**src/rtl/reasm_pkg.sv**
```systemverilog
package reasm_pkg;
  localparam int HDR_W     = 16;
  localparam int LEN_W     = 9;
  localparam int NB_BIT    = 15;  // continuation flag position
  localparam int NE_BIT    = 14;  // more-follows flag position

  // Frame tracker encoding is visible at the port, so keep the values fixed.
  typedef enum logic [1:0] {
    FS_BEGIN  = 2'd0,
    FS_MIDDLE = 2'd1,
    FS_END    = 2'd2
  } frame_st_e;

  typedef enum logic [1:0] {
    PH_HDR_HI,
    PH_HDR_LO,
    PH_DATA,
    PH_SKIP
  } phase_e;

  typedef enum logic [2:0] {
    ACT_PASS,
    ACT_RESTART,
    ACT_BAD_LEN,
    ACT_ORPHAN,
    ACT_OVERSIZE
  } act_e;

  typedef struct packed {
    logic             not_begin;
    logic             not_end;
    logic [LEN_W-1:0] len;
  } hdr_t;
endpackage

```
**src/rtl/reasm_rst_sync.sv**
```systemverilog
module reasm_rst_sync #(
  parameter int STAGES = 2
) (
  input  logic clk,
  input  logic rst_n,
  output logic rst_n_sync
);
  logic [STAGES-1:0] chain_q;

  always_ff @(posedge clk or negedge rst_n) begin
    if (!rst_n) chain_q <= '0;
    else        chain_q <= {chain_q[STAGES-2:0], 1'b1};
  end

  assign rst_n_sync = chain_q[STAGES-1];
endmodule

```
**src/rtl/reasm_classify.sv**
```systemverilog
module reasm_classify
  import reasm_pkg::*;
#(
  parameter int MAX_FRAG  = 280,
  parameter int MAX_FRAME = 1500,
  localparam int ACC_W    = $clog2(MAX_FRAME + 1),
  localparam int TOT_W    = $clog2(MAX_FRAME + (1 << LEN_W) + 1)
) (
  input  logic [HDR_W-1:0] hdr_word,
  input  frame_st_e        fstate,
  input  logic [ACC_W-1:0] acc,
  output hdr_t             hdr,
  output act_e             act,
  output logic [TOT_W-1:0] new_total
);
  localparam logic [LEN_W-1:0] FRAG_LIM  = LEN_W'(MAX_FRAG);
  localparam logic [TOT_W-1:0] FRAME_LIM = TOT_W'(MAX_FRAME);

  logic             bad_len;
  logic [TOT_W-1:0] base;

  always_comb begin
    hdr.not_begin = hdr_word[NB_BIT];
    hdr.not_end   = hdr_word[NE_BIT];
    hdr.len       = hdr_word[LEN_W-1:0];
  end

  always_comb begin
    bad_len   = (hdr.len == '0) || (hdr.len > FRAG_LIM);
    base      = hdr.not_begin ? TOT_W'(acc) : '0;
    new_total = base + TOT_W'(hdr.len);
    if (bad_len)                                act = ACT_BAD_LEN;
    else if (fstate == FS_BEGIN && hdr.not_begin) act = ACT_ORPHAN;
    else if (new_total > FRAME_LIM)             act = ACT_OVERSIZE;
    else if (fstate == FS_MIDDLE && !hdr.not_begin) act = ACT_RESTART;
    else                                        act = ACT_PASS;
  end
endmodule

```
**src/rtl/reasm_track.sv**
```systemverilog
module reasm_track
  import reasm_pkg::*;
#(
  parameter int MAX_FRAG  = 280,
  parameter int MAX_FRAME = 1500,
  localparam int ACC_W    = $clog2(MAX_FRAME + 1),
  localparam int TOT_W    = $clog2(MAX_FRAME + (1 << LEN_W) + 1)
) (
  input  logic             clk,
  input  logic             rst_n,
  input  logic             in_valid,
  input  logic [7:0]       in_data,
  output logic             in_ready,
  output logic             out_valid,
  input  logic             out_ready,
  output logic             out_first,
  output logic             out_last,
  output logic             err,
  output frame_st_e        fstate,
  output logic [ACC_W-1:0] acc,
  output logic [7:0]       hdr_hi,
  input  hdr_t             hdr,
  input  act_e             act,
  input  logic [TOT_W-1:0] new_total
);
  localparam logic [LEN_W-1:0] CNT_ONE = LEN_W'(1);

  phase_e           phase_q, phase_d;
  frame_st_e        fstate_q, fstate_d;
  logic [LEN_W-1:0] cnt_q, cnt_d;
  logic [ACC_W-1:0] acc_q, acc_d;
  logic             first_q, first_d;
  logic             err_q, err_d;
  logic [7:0]       hi_q, hi_d;
  logic             acc_hs;

  assign in_ready  = (phase_q == PH_DATA) ? out_ready : 1'b1;
  assign out_valid = (phase_q == PH_DATA) && in_valid;
  assign out_first = out_valid && first_q;
  assign out_last  = out_valid && (fstate_q == FS_END) && (cnt_q == CNT_ONE);
  assign acc_hs    = in_valid && in_ready;
  assign err       = err_q;
  assign fstate    = fstate_q;
  assign acc       = acc_q;
  assign hdr_hi    = hi_q;

  always_comb begin
    phase_d  = phase_q;
    fstate_d = fstate_q;
    cnt_d    = cnt_q;
    acc_d    = acc_q;
    first_d  = first_q;
    hi_d     = hi_q;
    err_d    = 1'b0;
    if (acc_hs) begin
      unique case (phase_q)
        PH_HDR_HI: begin
          hi_d    = in_data;
          phase_d = PH_HDR_LO;
        end
        PH_HDR_LO: begin
          cnt_d = hdr.len;
          if (act == ACT_PASS || act == ACT_RESTART) begin
            err_d    = (act == ACT_RESTART);
            phase_d  = PH_DATA;
            acc_d    = new_total[ACC_W-1:0];
            fstate_d = hdr.not_end ? FS_MIDDLE : FS_END;
            if (!hdr.not_begin) first_d = 1'b1;
          end else begin
            err_d    = 1'b1;
            fstate_d = FS_BEGIN;
            acc_d    = '0;
            first_d  = 1'b0;
            phase_d  = (hdr.len == '0) ? PH_HDR_HI : PH_SKIP;
          end
        end
        PH_DATA: begin
          cnt_d   = cnt_q - 1'b1;
          first_d = 1'b0;
          if (cnt_q == CNT_ONE) begin
            phase_d = PH_HDR_HI;
            if (fstate_q == FS_END) begin
              fstate_d = FS_BEGIN;
              acc_d    = '0;
            end
          end
        end
        PH_SKIP: begin
          cnt_d = cnt_q - 1'b1;
          if (cnt_q == CNT_ONE) phase_d = PH_HDR_HI;
        end
        default: phase_d = PH_HDR_HI;
      endcase
    end
  end

  always_ff @(posedge clk or negedge rst_n) begin
    if (!rst_n) begin
      phase_q  <= PH_HDR_HI;
      fstate_q <= FS_BEGIN;
      cnt_q    <= '0;
      acc_q    <= '0;
      first_q  <= 1'b0;
      err_q    <= 1'b0;
      hi_q     <= '0;
    end else begin
      phase_q  <= phase_d;
      fstate_q <= fstate_d;
      cnt_q    <= cnt_d;
      acc_q    <= acc_d;
      first_q  <= first_d;
      err_q    <= err_d;
      hi_q     <= hi_d;
    end
  end

  // tracker never reaches the unused code
  assert_state_legal_R2: assert property (@(posedge clk) disable iff (!rst_n)
    fstate_q != 2'd3);

  // a taken closing byte leaves the tracker idle
  assert_close_idle_R2: assert property (@(posedge clk) disable iff (!rst_n)
    (out_last && out_ready) |=> (fstate_q == FS_BEGIN));

  // the error flag never stretches over two cycles
  assert_err_pulse_R10: assert property (@(posedge clk) disable iff (!rst_n)
    err_q |=> !err_q);

  // the error flag only follows a completed header
  assert_err_origin_R10: assert property (@(posedge clk) disable iff (!rst_n)
    err_q |-> $past(phase_q == PH_HDR_LO && acc_hs));

  // an error while payload flows can only be a frame cut-in, so a start is pending
  assert_restart_first_R8: assert property (@(posedge clk) disable iff (!rst_n)
    (err_q && phase_q == PH_DATA) |-> first_q);

  // a malformed length is flagged and closes the frame
  assert_bad_len_R6: assert property (@(posedge clk) disable iff (!rst_n)
    (phase_q == PH_HDR_LO && acc_hs && act == ACT_BAD_LEN) |=> (err_q && fstate_q == FS_BEGIN));

  // accumulated length stays within the frame limit
  assert_acc_bound_R9: assert property (@(posedge clk) disable iff (!rst_n)
    acc_q <= ACC_W'(MAX_FRAME));
endmodule

```
**src/rtl/frag_reassembler.sv**
```systemverilog
module frag_reassembler
  import reasm_pkg::*;
#(
  parameter int MAX_FRAG   = 280,
  parameter int MAX_FRAME  = 1500,
  parameter int RST_STAGES = 2
) (
  input  logic       clk,
  input  logic       rst_n,
  input  logic       in_valid,
  output logic       in_ready,
  input  logic [7:0] in_data,
  output logic       out_valid,
  input  logic       out_ready,
  output logic [7:0] out_data,
  output logic       out_first,
  output logic       out_last,
  output logic       frame_err,
  output logic [1:0] frame_state
);
  localparam int ACC_W = $clog2(MAX_FRAME + 1);
  localparam int TOT_W = $clog2(MAX_FRAME + (1 << LEN_W) + 1);

  logic             rst_n_sync;
  frame_st_e        fstate;
  logic [ACC_W-1:0] acc;
  logic [7:0]       hdr_hi;
  hdr_t             hdr;
  act_e             act;
  logic [TOT_W-1:0] new_total;

  reasm_rst_sync #(.STAGES(RST_STAGES)) i_rst (
    .clk        (clk),
    .rst_n      (rst_n),
    .rst_n_sync (rst_n_sync)
  );

  reasm_classify #(.MAX_FRAG(MAX_FRAG), .MAX_FRAME(MAX_FRAME)) i_cls (
    .hdr_word  ({hdr_hi, in_data}),
    .fstate    (fstate),
    .acc       (acc),
    .hdr       (hdr),
    .act       (act),
    .new_total (new_total)
  );

  reasm_track #(.MAX_FRAG(MAX_FRAG), .MAX_FRAME(MAX_FRAME)) i_trk (
    .clk       (clk),
    .rst_n     (rst_n_sync),
    .in_valid  (in_valid),
    .in_data   (in_data),
    .in_ready  (in_ready),
    .out_valid (out_valid),
    .out_ready (out_ready),
    .out_first (out_first),
    .out_last  (out_last),
    .err       (frame_err),
    .fstate    (fstate),
    .acc       (acc),
    .hdr_hi    (hdr_hi),
    .hdr       (hdr),
    .act       (act),
    .new_total (new_total)
  );

  assign out_data    = in_data;
  assign frame_state = fstate;
endmodule

```
**config.mk**
```make
export PLATFORM = sky130hd
export DESIGN_NAME = frag_reassembler
export DESIGN_NICKNAME = d
export VERILOG_FILES = /design/src/rtl/reasm_pkg.sv /design/src/rtl/reasm_rst_sync.sv /design/src/rtl/reasm_classify.sv /design/src/rtl/reasm_track.sv /design/src/rtl/frag_reassembler.sv
export SDC_FILE = /design/constraint.sdc
export NUM_CORES = 1
export LEC_CHECK = 0
export ABC_AREA = 1
export ABC_CLOCK_PERIOD_IN_PS = 1100
export BUFFER_PORTS_ARGS = -buffer_cell sky130_fd_sc_hd__buf_2
export CAP_MARGIN = 15
export CELL_PAD_IN_SITES_DETAIL_PLACEMENT = 0
export CELL_PAD_IN_SITES_GLOBAL_PLACEMENT = 1
export CORE_UTILIZATION = 39
export CTS_BUF_LIST = sky130_fd_sc_hd__clkbuf_4 sky130_fd_sc_hd__clkbuf_8
export DETAILED_ROUTE_END_ITERATION = 16
export PLACE_DENSITY = 0.8
export SLEW_MARGIN = 20
export SYNTH_ARGS = -nofsm -noshare
export SYNTH_HDL_FRONTEND = slang
export SYNTH_SLANG_ARGS = --single-unit
```
**constraint.sdc**
```tcl
create_clock -name clk -period 1.1 [get_ports clk]
set_input_delay 0.11 -clock clk [delete_from_list [all_inputs] [get_ports clk]]
set_output_delay 0.11 -clock clk [all_outputs]
set_load 0.01 [all_outputs]
```
Word-level counts from Yosys, hierarchy flattened --
Index checks and enable logic that the tools add are counted.
Operators by class: add/subtract/negate cells 2, multiplexer cells 26, order comparisons 2, equality and inequality tests 11, reductions and logical operators 22
Operators with widths (count):
- 11-bit 2-to-1 mux | 4
- 11-bit one-hot mux with 2 select lines | 1
- 9-bit one-hot mux with 2 select lines | 1
- 2-bit 2-to-1 mux | 7
- 11-bit by 9-bit adder with 11-bit output | 1
- 11-bit > comparator (second input constant) | 1
- 9-bit by 1-bit == test with 1-bit output (second input constant) | 1
- 9-bit > comparator (second input constant) | 1
- 9-bit zero test | 1
- 3-bit 2-to-1 mux | 3
- 9-bit by 1-bit subtractor with 9-bit output (second input constant) | 1
- 1-bit logical AND | 7
- 1-bit 2-to-1 mux | 7
- 2-bit == test (second input constant) | 3
- 2-bit one-hot mux with 3 select lines | 1
- 2-bit AND reduction | 3
- 2-bit by 1-bit == test with 1-bit output (second input constant) | 2
- 2-bit zero test | 2
- 2-bit inequality test (second input constant) | 2
- 2-bit one-hot mux with 2 select lines | 1
- 4-bit AND reduction | 1
- 2-bit nonzero test | 2
- 3-bit by 1-bit == test with 1-bit output (second input constant) | 1
- 3-bit zero test | 1
- other kinds (7) | 8
Word-level totals: logic and storage cells 71, input bits 12, register bits 36

Depth between registers and ports, before layout --
Gate-level depths: netlist of the first run.
word-level depth 11, mapped depth 19

By module --
From an unflattened synthesis of the first run, not the netlist that was laid out.
Unflattened totals: cell total of the unflattened synthesis 460, area, all modules 2982.9 µm²
Modules (own cells, without submodules):
- reasm_track | seq. area each 850.8 µm², area each 2003.2 µm², cells an instance 279, instances 1
- reasm_classify | seq. area each 0.0 µm², area each 865.8 µm², cells an instance 170, instances 1
- frag_reassembler | seq. area each 0.0 µm², area each 60.1 µm², cells an instance 8, instances 1
- reasm_rst_sync | seq. area each 50.0 µm², area each 53.8 µm², cells an instance 3, instances 1

Worst setup path after synthesis of the first run --
No wires, ideal clock.
kind register to register, from register i_trk.hi_q[7] (netlist: i_trk.hdr_hi[7]), to register i_trk.fstate_q[1] (netlist: i_trk.fstate[1]), arrival time 2.369 ns, library setup time 0.073 ns, clock period less this slack 2.442 ns, path slack -1.342 ns, cell stages (with the launch flop) 18, required time 1.027 ns, cells stage by stage dfrtp_1 > clkbuf_1 > nand2_1 > inv_1 > ha_1 > fa_1 > nand3_1 > nand3_1 > nand2_1 > nand3_1 > nand2_1 > inv_1 > nand4_1 > nand2_1 > a21oi_2 > nand2_2 > buf_6 > a21oi_2
On the way: longest elaborated chain between the ends 10, elaborated cells on any way between the ends 15, classes of those cells add/sub (1); order compare (1); eq/ne (1); mux (7); reduce/logical (5)
RTL lines:
- from (decl) | RTL line reasm_track.sv:34 | logic [7:0] hi_q, hi_d;
- from (signal assigned) | RTL line reasm_track.sv:113 | hi_q <= hi_d;
- 11-bit 2-to-1 mux or 1-bit zero test (tied branches)
- 11-bit by 9-bit adder with 11-bit output or 1-bit logical AND (tied branches) | RTL line reasm_classify.sv:31, reasm_classify.sv:35
- 11-bit > comparator or 1-bit 2-to-1 mux (tied branches) | RTL line reasm_classify.sv:34, reasm_classify.sv:35
- 3-bit 2-to-1 mux | RTL line reasm_classify.sv:34 | else if (new_total > FRAME_LIM) act = ACT_OVERSIZE;
- 3-bit 2-to-1 mux * | RTL line reasm_classify.sv:33 | else if (fstate == FS_BEGIN && hdr.not_begin) act = ACT_ORPHAN;
- 3-bit 2-to-1 mux * | RTL line reasm_classify.sv:32 | if (bad_len) act = ACT_BAD_LEN;
- 3-bit by 1-bit == test with 1-bit output or 3-bit zero test (tied branches) | RTL line reasm_track.sv:63 | if (act == ACT_PASS || act == ACT_RESTART) begin
- 1-bit logical OR * | RTL line reasm_track.sv:63
- 2-bit 2-to-1 mux * | RTL line reasm_track.sv:63
- 2-bit one-hot mux with 2 select lines * | RTL line reasm_track.sv:56 | unique case (phase_q)
- to (signal assigned) | RTL line reasm_track.sv:108 | fstate_q <= fstate_d;
- to (decl) | RTL line reasm_track.sv:29 | frame_st_e fstate_q, fstate_d;
Mark *: on every way between the ends. The rest lies on a longest branch, timed or not. A chain may end at the register's enable or synchronous reset.

Final worst setup path of the first run --
from register i_trk.hi_q[7] (netlist: i_trk.hdr_hi[7]), to register i_trk.acc_q[8] (netlist: i_trk.acc[8])
On the way: longest elaborated chain between the ends 10, elaborated cells on any way between the ends 15, classes of those cells add/sub (1); order compare (1); eq/ne (1); mux (7); reduce/logical (5)
RTL lines:
- 11-bit 2-to-1 mux or 1-bit zero test (tied branches)
- 11-bit by 9-bit adder with 11-bit output or 1-bit logical AND (tied branches) | RTL line reasm_classify.sv:31, reasm_classify.sv:35
- 11-bit > comparator or 1-bit 2-to-1 mux (tied branches) | RTL line reasm_classify.sv:34, reasm_classify.sv:35
- 3-bit 2-to-1 mux | RTL line reasm_classify.sv:34
- 3-bit 2-to-1 mux | RTL line reasm_classify.sv:33
- 3-bit 2-to-1 mux | RTL line reasm_classify.sv:32
- 3-bit by 1-bit == test with 1-bit output or 3-bit zero test (tied branches) | RTL line reasm_track.sv:63
- 1-bit logical OR | RTL line reasm_track.sv:63
- 11-bit 2-to-1 mux * | RTL line reasm_track.sv:63
- 11-bit one-hot mux with 2 select lines * | RTL line reasm_track.sv:56
- to (decl) | RTL line reasm_track.sv:31 | logic [ACC_W-1:0] acc_q, acc_d;
Marks and branches as above.

==> results of run 1 <==
[power by group]
group          total [mW]  switching (mW)  internal (mW)  leakage (nW)
Clock               0.935           0.444          0.491        0.0470
Combinational        6.92            3.61           3.31          1.63
Sequential           1.93           0.331           1.60         0.388
Total                9.79            4.39           5.40          2.06
[per-layer routing]
metal  vias up  share of wire [%]  wire (um)
met5         -                  0          0
li1       1318                  -          -
met1      1297                 43       3220
met4         0                1.4        107
met3        12                2.0        148
met2        47                 54       4060
[cell families (layout without fill, tap and decap cells)]
family	Yosys count	count (layout)
flops	31	31
mux	3	3
simple gates	164	165
xor+xnor	4	4
fa+ha+maj	16	16
other cells	1	1
buf+inv	74	188
compound gates	53	53
[metrics by stage]
step,TNS (ns),hold WS (ns),util [%],instance area [um^2],setup slack (ns)
finish,-29.08,0.136,65.3,3870,-1.30
global route,-32.35,0.142,65.3,3870,-1.44
CTS,-27.06,0.134,60.3,3570,-1.24
detailed placement,-28.96,-0.0981,53.2,3150,-1.48
global placement,-27.73,-0.105,53.2,3150,-1.37
floorplan,-24.81,-0.186,-,2490,-1.22
[repair_timing]
| item | in CTS | in global routing |
|---|---|---|
| setup endpoints to repair | 33 | 33 |
| pin swaps | 14 | 14 |
| resized for setup | 52 | 61 |
| hold buffers | 1 | 0 |
| buffers inserted | 16 | 9 |
| gates cloned | 1 | 0 |
| hold endpoints to repair | 2 | 0 |
[state kept, by name, indices dropped and copies added (netlist names)]
name           cells
i_trk.hdr_hi       3
i_trk.fstate       2
i_trk.err          1
i_trk.cnt_q        9
i_trk.acc         11
i_trk.phase_q      2
i_rst.chain_q      2
i_trk.first_q      1
[final cells by class]
cell class,instances,area (um^2),share of cell area (%)
multi-input combinational,242,1740,45.0
timing repair buffer,122,937,24.2
sequential,31,777,20.1
inverter,59,234,6.05
tap,75,93.8,2.43
clock buffer,6,82.6,2.13
clock inverter,1,5.00,0.129
[synth_stat cells (3+ instances only)]
library cell / n
a21oi_1: 11
a21oi_2: 4
buf_4: 8
clkbuf_1: 4
dfrtp_1: 31
ha_1: 15
inv_1: 57
nand2_1: 102
nand2_2: 4
nand3_1: 18
nand4_1: 4
nor2_1: 26
nor3_1: 5
o21ai_0: 18
o21ai_2: 10
xnor2_1: 3
[worst paths after layout]
check	startpoint	to
setup / recovery	i_trk.hdr_hi[7]	i_trk.acc[8]
hold reg to reg	i_rst.chain_q[1]	i_trk.phase_q[0]
hold / removal	rst_n	i_rst.chain_q[1]
max in group asynchronous	i_rst.chain_q[1]	i_trk.hdr_hi[7]
min in group clk	in_data[0]	i_trk.hdr_hi[0]
setup reg to reg	i_trk.hdr_hi[7]	i_trk.acc[8]
==> metrics.cfg, run 1 <==
[synth]
ys_warn_count=0
synth-edff-count=0
synth_top_family_by_area=simple AND/OR/NAND/NOR gates
yosys-top-cells-area=dfrtp_1, nand2_1, inv_1, ha_1, nor2_1
syn_area_per_cell_um2=6.91
syn_nets=374
synth-async-reset-ratio_pct=100
synth_compound_gate_area_share_pct=14.0
yosysSeqAreaShare_pct=32.5
synthXorXnorAreaFrac_pct=1.47
syn-instance-count=346
synth_seq_cells=31
yosysUniqueCellTypes=35
synth_area_mm2=0.00239
synth_flop_cell=dfrtp_1
yosys.area_share.simple_pct=28.6
yosysTopAreaCellShare_pct=32.5
synth.area.mux_share_pct=1.36
synthAdderAreaFrac_pct=8.69
yosys.area.top_type=dfrtp_1

[placed_design]
dp_hpwl_um=5230
place_inst=504
portBuffers=26
gp_congestion=0.880

[power]
p_leak_nw=2.06
ir_drop_v=0.00144
p_total_mw=9.79
pwr_density_cell_mw_per_mm2=2530

[floorplan]
dieWidth_um=80.3
start_util_pct=40.4
rows=28
coreArea_mm2=0.00592
design.die.area_mm2=0.00644
die_h_um=80.3
ioPinCount=27

[detailed_routing]
antenna_left=0
first_iter_violations=103
drc=1
first_pass_iters=10
vias=2674
totalWireLength_um=7540
vias_per_cell=4.99
wire_per_inst_um=14.1

[setup_path]
crit_fanout=8
cp.arrival_ns=2.61
crit_path_end_kind=flop
critPathBufInv=2
path_depth=15
path_cells=nand2_2, inv_2, ha_4, fa_2, nand3_4, nand3_4, nand2_2, nand3_2, nand2_2, inv_2, nand4_1, nand2_2, a21oi_4, nand2_4, o21ai_2
reg2reg_slack_ns=-1.30
rr_worst_depth=15
cpMaxStageDelayCell=dfrtp_2
criticalPathCategory=flop to flop
max_stage_delay_ns=0.46
cp_common_cell=nand2_2
path_delay_family=simple AND/OR/NAND/NOR gates
cp.required_ns=1.31
startpoint_type=flop

[layout]
fill_cells=514
design.final.nets=489
area_growth_pct=61.9
n_antenna_cell=0
layout_commonest_cell=nand2_1
mostFrequentLayoutCells=nand2_1, buf_4, inv_1, dfrtp_1, buf_2
final_cells=536
drive_gt1_share_pct=50.8

[global_route]
antenna_found_initial=0
busiest_layer=met2
grt_pass1_wl_um=11600
grt_max_degree=30
grt_use_met3_pct=2.84
grt.overflow.total=0
grt_use_total_pct=23.6
use_met1_pct=30.6
use_met2_pct=42.0
grt_pass1_vias=2450

[timing]
skew_ns=0.0109
maxSlewViolCount=0
fin_crit_sh_pct=218
hold_viol_final=0
post-route-min-period_ns=2.40
timing.fmax_mhz=416
rsz0062_at_grt=true
setup_viol=33
timing.final.ws_setup_ns=-1.30

[min_path]
hp-class=input pin to asynchronous set/reset pin

[clock_network]
cts_buffer_depth=2
clk_pin_slew_ns=0.07
root_buffer=clkbuf_8
numCtsBuffers=5
htreeDepth=2
clk_latency_ns=0.28
tritoncts=done
clkSinkCount=31

[flow_run]
maxCapViolations=0

[status]
status=finished, violations left
violations=design-rule violations, negative setup slack

Note: power is estimated with default switching activity, not from simulation.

■ ■ ■ ■

▶ [ACTIVITY]:
Nothing should appear in the answer except the lines above from the line with "Index checks and" through the line with "- 4-bit AND reduction | 1", both included, written out exactly.

▶ [EXERCISE ANSWER]:
Index checks and enable logic that the tools add are counted.
Operators by class: add/subtract/negate cells 2, multiplexer cells 26, order comparisons 2, equality and inequality tests 11, reductions and logical operators 22
Operators with widths (count):
- 11-bit 2-to-1 mux | 4
- 11-bit one-hot mux with 2 select lines | 1
- 9-bit one-hot mux with 2 select lines | 1
- 2-bit 2-to-1 mux | 7
- 11-bit by 9-bit adder with 11-bit output | 1
- 11-bit > comparator (second input constant) | 1
- 9-bit by 1-bit == test with 1-bit output (second input constant) | 1
- 9-bit > comparator (second input constant) | 1
- 9-bit zero test | 1
- 3-bit 2-to-1 mux | 3
- 9-bit by 1-bit subtractor with 9-bit output (second input constant) | 1
- 1-bit logical AND | 7
- 1-bit 2-to-1 mux | 7
- 2-bit == test (second input constant) | 3
- 2-bit one-hot mux with 3 select lines | 1
- 2-bit AND reduction | 3
- 2-bit by 1-bit == test with 1-bit output (second input constant) | 2
- 2-bit zero test | 2
- 2-bit inequality test (second input constant) | 2
- 2-bit one-hot mux with 2 select lines | 1
- 4-bit AND reduction | 1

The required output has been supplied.